*Your instructions*: Everything from the line containing "if (os_start) begin" through the last line of the data below should be set down exactly, and nothing else.

-=-=-

$ cat src/rtl/mrt_pkg.sv
package mrt_pkg;
  typedef enum logic [1:0] {
    MD_TIMER   = 2'b00,
    MD_EVENT   = 2'b01,
    MD_ONESHOT = 2'b10,
    MD_PWM     = 2'b11
  } mrt_mode_e;

  typedef struct packed {
    logic [1:0] csel;
    logic       gate_en;
    logic       gate_pol;
    mrt_mode_e  md;
  } mrt_cfg_t;

  localparam logic [1:0] ADDR_MODE = 2'd0;
  localparam logic [1:0] ADDR_CNT  = 2'd1;
  localparam logic [1:0] ADDR_CTRL = 2'd2;
endpackage

$ cat src/rtl/mrt_tick_sel.sv
module mrt_tick_sel
  import mrt_pkg::*;
#(
  parameter int NCLK = 4
) (
  input  logic            clk,
  input  logic            rst_n,
  input  logic [NCLK-1:0] clk_en,
  input  logic [1:0]      csel,
  input  logic            gate_en,
  input  logic            gate_pol,
  input  mrt_mode_e       md,
  input  logic            run,
  input  logic            ext_in,
  input  logic            trig_in,
  output logic            tick,
  output logic            trig_rise
);
  logic ext_q, trig_q;
  logic pre_en, gate_ok, ext_rise;

  always_ff @(posedge clk or negedge rst_n) begin
    if (!rst_n) begin
      ext_q  <= 1'b0;
      trig_q <= 1'b0;
    end else begin
      ext_q  <= ext_in;
      trig_q <= trig_in;
    end
  end

  assign pre_en    = clk_en[csel];
  assign gate_ok   = !gate_en || (ext_in == gate_pol);
  assign ext_rise  = ext_in && !ext_q;
  assign trig_rise = trig_in && !trig_q;

  always_comb begin
    unique case (md)
      MD_EVENT: tick = run && ext_rise;
      MD_TIMER: tick = run && pre_en && gate_ok;
      default:  tick = run && pre_en;
    endcase
  end
endmodule

$ cat src/rtl/mrt_counter.sv
module mrt_counter
  import mrt_pkg::*;
#(
  parameter int W = 16
) (
  input  logic         clk,
  input  logic         rst_n,
  input  mrt_mode_e    md,
  input  logic         run,
  input  logic         up,
  input  logic         tick,
  input  logic         trig_rise,
  input  logic         cnt_wr,
  input  logic [W-1:0] wr_data,
  output logic [W-1:0] count,
  output logic         wrap_ev,
  output logic         os_start,
  output logic         os_end
);
  localparam logic [W-1:0] ALL_ONE = {W{1'b1}};

  function automatic logic [W-1:0] step(input logic [W-1:0] v, input logic dir_up);
    return dir_up ? v + 1'b1 : v - 1'b1;
  endfunction

  function automatic logic at_limit(input logic [W-1:0] v, input logic dir_up);
    return dir_up ? (v == ALL_ONE) : (v == '0);
  endfunction

  logic [W-1:0] reload_q;
  logic         active_q;
  logic         up_eff, limit, is_os;

  assign up_eff   = (md == MD_EVENT) && up;
  assign limit    = at_limit(count, up_eff);
  assign is_os    = (md == MD_ONESHOT);
  assign wrap_ev  = tick && limit && !is_os;
  assign os_start = run && is_os && !active_q && trig_rise;
  assign os_end   = is_os && active_q && tick && (count == '0);

  always_ff @(posedge clk or negedge rst_n) begin
    if (!rst_n) begin
      count    <= '0;
      reload_q <= '0;
      active_q <= 1'b0;
    end else begin
      if (cnt_wr) begin
        reload_q <= wr_data;
        if (!run) count <= wr_data;
      end
      if (!run) begin
        active_q <= 1'b0;
      end else if (is_os) begin
        if (os_start) begin
          count    <= reload_q;
          active_q <= 1'b1;
        end else if (active_q && tick) begin
          if (count == '0) active_q <= 1'b0;
          else             count    <= step(count, 1'b0);
        end
      end else if (tick) begin
        count <= limit ? reload_q : step(count, up_eff);
      end
    end
  end
endmodule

-=-=-

*Answer*:
        if (os_start) begin
          count    <= reload_q;
          active_q <= 1'b1;
        end else if (active_q && tick) begin
          if (count == '0) active_q <= 1'b0;
          else             count    <= step(count, 1'b0);
        end
      end else if (tick) begin
        count <= limit ? reload_q : step(count, up_eff);
      end
    end
  end
endmodule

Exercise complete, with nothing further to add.